04 July 2007

Start with a working system

Image we've just been commissioned to build a system, we have 30-inch monitors, we have the Customer in the room, we've prioritised some stories, now let's write a unit test! Well, maybe not yet. Our first test should be an attempt at something end-to-end that exercises a visibly useful feature (even if it's really, really tiny). To make this test pass, we'll need a Walking Skeleton, an absolutely minimal sliver of the whole system that actually works. To make the Walking Skeleton work, we'll have to think about the structure of the system, including build and deployment, which will help us flush out a whole Sackful1 of project risk: our chosen messaging system doesn't work on our chosen platform, we need 4 weeks notice and 8 signatures to make a change to production, the target PCs only have 640K of RAM, and so on.

As a rule, we only discover this sort of issue when we actually try it, which is why we like to start with a build and deploy script, and then figure out what to put in it. We also prefer deploying as close to production as possible, since each step in the end-to-end journey brings its own challenges. This approach means we find the blockages at the start of the project, when we still have time to fix them, rather than at the end. In practice, of course, sometimes these steps take so long to implement that we start with a shadow system to stand in for our current interpretation of the real thing. But this is only a stop-gap, a temporary patch to allow us to make progress, it's not an acceptable end solution.

We need to make the point more strongly that unit-level testing (even using mocks!) should take place within the context of higher-level tests that set the direction for the current slice of development. The higher-level tests keep us focussed on what we need to implement next and keep us honest about what is working.

1) that's a level-2 Sackful, as defined in the PMBOK.

What does "easy" really mean?

Steve's recent post about the perceived conflict between Testability and Design included this quote from a user of TypeMock:

The key benefit we get from TypeMock is having the ability to fully unit-test the code without impacting the API design. [...] For us, the API is part of the deliverable. We need to make it fairly easy to consume and can't have the architecture of the solution overshadow the usability of the API.

The crux of the issue is in the words "easy to consume". What does that mean? Easy to learn? Or easy to adapt to new, unanticipated situations.

For example, many developers find the java.io API complicated. This is how to open a file for reading:

Reader reader = new BufferedReader(new InputStreamReader(new FileInputStream("input.txt")));

The equivalents C or Python are much shorter, in Python:

reader = open("input.txt")

The Java version does, however, have a point. Is use of the Decorator and Chain of Responsibility patterns makes it easy to apply in different situations and adapt different underlying transports to the java.io stream model. In the C approach. different implementations are buried in the runtime, so you have to go to a different mechanism to try anything new.

TDD with mock objects drives an object-oriented design towards one like the java.io API. The design process focuses on discovering common patterns of communication between objects. The end-to-end system behaviour is defined by composing objects instead of writing algorithmic code. That makes code more malleable by experienced programmers but, arguably, makes it harder to learn for newcomers to the codebase or to object-oriented programming itself.

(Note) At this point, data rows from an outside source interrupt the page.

What follows belongs to an exercise in optimizing a design on an open flow for small area, a short achievable clock period and few clock cycles per item; a production flow would make more cautious choices. The RTL was checked by simulation tests, not by an equivalence proof against the original design.

[run.sh]
#!/bin/bash
# synth_recipe.tcl (not shown) runs the flow's synth.tcl, then flattens the netlist and writes it again
# the make line also repeats each setting of config.mk as NAME=value (left out here)
make -C /OpenROAD-flow-scripts/flow DESIGN_CONFIG=/design/flow/config.mk WORK_HOME=/design/flow/orfs CLKGATE_MAP_FILE= SYNTH_SCRIPT=/design/flow/synth_recipe.tcl finish
[config.mk]
export PLATFORM = sky130hd
export DESIGN_NAME = sha1_message_digest
export DESIGN_NICKNAME = sha1_message_digest
export VERILOG_FILES = /design/flow/design.v
export SDC_FILE = /design/flow/constraint.sdc
export NUM_CORES = 4
export LEC_CHECK = 0
export CAP_MARGIN = 20
export CORE_MARGIN = 2
export CORE_UTILIZATION = 45
export PLACE_DENSITY = 0.6
export SLEW_MARGIN = 20
[constraint.sdc]
create_clock -name core_clock -period 7.5 [get_ports {clk}]
set_input_delay 1.5000 -clock core_clock [delete_from_list [all_inputs] [get_ports {clk}]]
set_output_delay 1.5000 -clock core_clock [all_outputs]
set_load 0.01 [all_outputs]
[design.v]
package sha1md_pkg;
  localparam logic [1:0] BSEL_IN   = 2'd0;
  localparam logic [1:0] BSEL_MARK = 2'd1;
  localparam logic [1:0] BSEL_ZERO = 2'd2;
  localparam logic [1:0] BSEL_LEN  = 2'd3;
  localparam logic [1:0] FN_CH   = 2'd0;
  localparam logic [1:0] FN_PAR1 = 2'd1;
  localparam logic [1:0] FN_MAJ  = 2'd2;
  localparam logic [1:0] FN_PAR3 = 2'd3;
  localparam logic [7:0] PAD_MARK_BYTE = 8'h80;
  typedef struct packed {
    logic       put;         
    logic [1:0] bsel;        
    logic       start;       
    logic       round;       
    logic [1:0] fn;          
    logic       add;         
    logic       out_shift;   
    logic [2:0] out_idx;     
    logic       clear;       
  } sha1md_cmd_t;
  typedef struct packed {
    logic pos_last;      
    logic pos_pre_len;   
  } sha1md_sts_t;
  function automatic logic [31:0] init_word(input logic [2:0] idx);
    logic [31:0] w;
    case (idx)
      3'd0:    w = 32'h67452301;
      3'd1:    w = 32'hefcdab89;
      3'd2:    w = 32'h98badcfe;
      3'd3:    w = 32'h10325476;
      3'd4:    w = 32'hc3d2e1f0;
      default: w = 32'h0;
    endcase
    init_word = w;
  endfunction
  function automatic logic [31:0] k_const(input logic [1:0] fn);
    logic [31:0] k;
    case (fn)
      FN_CH:   k = 32'h5A827999;
      FN_PAR1: k = 32'h6ED9EBA1;
      FN_MAJ:  k = 32'h8F1BBCDC;
      FN_PAR3: k = 32'hCA62C1D6;
      default: k = 32'h0;
    endcase
    k_const = k;
  endfunction
  function automatic logic [31:0] f_func(input logic [1:0] fn, input logic [31:0] b,
                                         input logic [31:0] c, input logic [31:0] d);
    logic [31:0] f;
    case (fn)
      FN_CH:   f = (b & c) | (~b & d);
      FN_MAJ:  f = (b & c) | (b & d) | (c & d);
      FN_PAR1: f = b ^ c ^ d;
      FN_PAR3: f = b ^ c ^ d;
      default: f = 32'h0;
    endcase
    f_func = f;
  endfunction
endpackage
module sha1md_ctrl (
  input  logic        clk,
  input  logic        rst_n,
  input  logic        in_valid,
  input  logic        in_has_byte,
  input  logic        in_end_of_message,
  output logic        in_stall,
  output logic        out_valid,
  input  logic        out_stall,
  output logic [2:0]  out_word_index,
  output logic        out_final_word,
  input  sha1md_pkg::sha1md_sts_t sts,
  output sha1md_pkg::sha1md_cmd_t cmd
);
  localparam logic [2:0] ST_IDLE  = 3'd0;
  localparam logic [2:0] ST_ROUND = 3'd1;
  localparam logic [2:0] ST_ADD   = 3'd2;
  localparam logic [2:0] ST_MARK  = 3'd3;
  localparam logic [2:0] ST_ZERO  = 3'd4;
  localparam logic [2:0] ST_LEN   = 3'd5;
  localparam logic [2:0] ST_OUT   = 3'd6;
  localparam logic [6:0] LAST_ROUND = 7'd79;
  localparam logic [2:0] LAST_WORD  = 3'd4;
  logic [2:0] state_r, state_nxt;
  logic [2:0] ret_r, ret_nxt;
  logic [6:0] rnd_r, rnd_nxt;
  logic [2:0] idx_r, idx_nxt;
  assign in_stall       = (state_r != ST_IDLE);
  assign out_valid      = (state_r == ST_OUT);
  assign out_word_index = idx_r;
  assign out_final_word = (idx_r == LAST_WORD);
  always_comb begin
    cmd       = '0;
    state_nxt = state_r;
    ret_nxt   = ret_r;
    rnd_nxt   = rnd_r;
    idx_nxt   = idx_r;
    if (rnd_r < 7'd20)      cmd.fn = sha1md_pkg::FN_CH;
    else if (rnd_r < 7'd40) cmd.fn = sha1md_pkg::FN_PAR1;
    else if (rnd_r < 7'd60) cmd.fn = sha1md_pkg::FN_MAJ;
    else                    cmd.fn = sha1md_pkg::FN_PAR3;
    case (state_r)
      ST_IDLE: begin
        if (in_valid) begin
          cmd.put  = in_has_byte;
          cmd.bsel = sha1md_pkg::BSEL_IN;
          if (in_has_byte && sts.pos_last) begin
            cmd.start = 1'b1;
            state_nxt = ST_ROUND;
            ret_nxt   = in_end_of_message ? ST_MARK : ST_IDLE;
          end else if (in_end_of_message) begin
            state_nxt = ST_MARK;
          end
        end
      end
      ST_ROUND: begin
        cmd.round = 1'b1;
        if (rnd_r == LAST_ROUND) begin
          rnd_nxt   = '0;
          state_nxt = ST_ADD;
        end else begin
          rnd_nxt = rnd_r + 7'd1;
        end
      end
      ST_ADD: begin
        cmd.add   = 1'b1;
        state_nxt = ret_r;
      end
      ST_MARK, ST_ZERO: begin
        cmd.put  = 1'b1;
        cmd.bsel = (state_r == ST_MARK) ? sha1md_pkg::BSEL_MARK : sha1md_pkg::BSEL_ZERO;
        if (sts.pos_last) begin
          cmd.start = 1'b1;
          state_nxt = ST_ROUND;
          ret_nxt   = ST_ZERO;
        end else if (sts.pos_pre_len) begin
          state_nxt = ST_LEN;
        end else begin
          state_nxt = ST_ZERO;
        end
      end
      ST_LEN: begin
        cmd.put  = 1'b1;
        cmd.bsel = sha1md_pkg::BSEL_LEN;
        if (sts.pos_last) begin
          cmd.start = 1'b1;
          state_nxt = ST_ROUND;
          ret_nxt   = ST_OUT;
        end
      end
      ST_OUT: begin
        if (!out_stall) begin
          cmd.out_shift = 1'b1;
          cmd.out_idx   = idx_r;
          if (idx_r == LAST_WORD) begin
            cmd.clear = 1'b1;
            idx_nxt   = '0;
            state_nxt = ST_IDLE;
          end else begin
            idx_nxt = idx_r + 3'd1;
          end
        end
      end
      default: begin
        state_nxt = ST_IDLE;
      end
    endcase
  end
  always_ff @(posedge clk) begin
    if (!rst_n) begin
      state_r <= ST_IDLE;
      ret_r   <= ST_IDLE;
      rnd_r   <= '0;
      idx_r   <= '0;
    end else begin
      state_r <= state_nxt;
      ret_r   <= ret_nxt;
      rnd_r   <= rnd_nxt;
      idx_r   <= idx_nxt;
    end
  end
endmodule
module sha1md_dp (
  input  logic        clk,
  input  logic        rst_n,
  input  sha1md_pkg::sha1md_cmd_t cmd,
  input  logic [7:0]  in_data_byte,
  output sha1md_pkg::sha1md_sts_t sts,
  output logic [31:0] digest_word
);
  logic [5:0]  pos_r;
  logic [63:0] len_r;
  logic [23:0] acc_r;
  logic [31:0] sched_r [16];
  logic [31:0] v_r     [5];
  logic [31:0] chain_r [5];
  logic [7:0]  byte_val;
  logic [31:0] w_mix, w_new, t_val;
  always_comb begin
    case (cmd.bsel)
      sha1md_pkg::BSEL_IN:   byte_val = in_data_byte;
      sha1md_pkg::BSEL_MARK: byte_val = sha1md_pkg::PAD_MARK_BYTE;
      sha1md_pkg::BSEL_ZERO: byte_val = 8'h00;
      sha1md_pkg::BSEL_LEN:  byte_val = len_r[63:56];
      default:   byte_val = 8'h00;
    endcase
  end
  assign w_mix = sched_r[13] ^ sched_r[8] ^ sched_r[2] ^ sched_r[0];
  assign w_new = {w_mix[30:0], w_mix[31]};
  assign t_val = {v_r[0][26:0], v_r[0][31:27]} + sha1md_pkg::f_func(cmd.fn, v_r[1], v_r[2], v_r[3])
               + v_r[4] + sha1md_pkg::k_const(cmd.fn) + sched_r[0];
  assign sts.pos_last    = (pos_r == 6'd63);
  assign sts.pos_pre_len = (pos_r == 6'd55);
  assign digest_word     = chain_r[0];
  always_ff @(posedge clk) begin
    if (!rst_n) begin
      pos_r <= '0;
      len_r <= '0;
      for (int i = 0; i < 5; i++) chain_r[i] <= sha1md_pkg::init_word(3'(i));
    end else begin
      if (cmd.clear) begin
        pos_r <= '0;
        len_r <= '0;
      end else if (cmd.put) begin
        pos_r <= pos_r + 6'd1;
        if (cmd.bsel == sha1md_pkg::BSEL_IN) len_r <= len_r + 64'd8;
        else if (cmd.bsel == sha1md_pkg::BSEL_LEN) len_r <= {len_r[55:0], 8'h00};
      end
      if (cmd.add) begin
        for (int i = 0; i < 5; i++) chain_r[i] <= chain_r[i] + v_r[i];
      end else if (cmd.out_shift) begin
        for (int i = 0; i < 4; i++) chain_r[i] <= chain_r[i+1];
        chain_r[4] <= sha1md_pkg::init_word(cmd.out_idx);
      end
    end
  end
  always_ff @(posedge clk) begin
    if (cmd.put) begin
      acc_r <= {acc_r[15:0], byte_val};
      if (pos_r[1:0] == 2'd3) begin
        for (int i = 0; i < 15; i++) sched_r[i] <= sched_r[i+1];
        sched_r[15] <= {acc_r, byte_val};
      end
    end else if (cmd.round) begin
      for (int i = 0; i < 15; i++) sched_r[i] <= sched_r[i+1];
      sched_r[15] <= w_new;
    end
    if (cmd.start) begin
      for (int i = 0; i < 5; i++) v_r[i] <= chain_r[i];
    end else if (cmd.round) begin
      v_r[4] <= v_r[3];
      v_r[3] <= v_r[2];
      v_r[2] <= {v_r[1][1:0], v_r[1][31:2]};
      v_r[1] <= v_r[0];
      v_r[0] <= t_val;
    end
  end
endmodule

The problem can be addressed by layering expressive APIs that support common operations above the flexible, object-oriented core. A simple API is easy to learn but allows the programmer to drill down to the flexible core when new unexpected situations arise.

JMock itself follows this model. The core is an object-oriented framework for representing and checking expectations. This framework is flexible and extensible. You can create and compose objects to represent and test all sorts of expectations. This level of code, however, is too fine-grained to express the intent of a test. It's like trying to figure out what's for dinner from reading the recipes. That's why we also wrote a high-level API that is closer to the programmer's problem domain. It makes it easy for us to write readable code to set up framework objects and we still have the extension points we need when we need a new feature — and we can test jMock without manipulating bytecodes.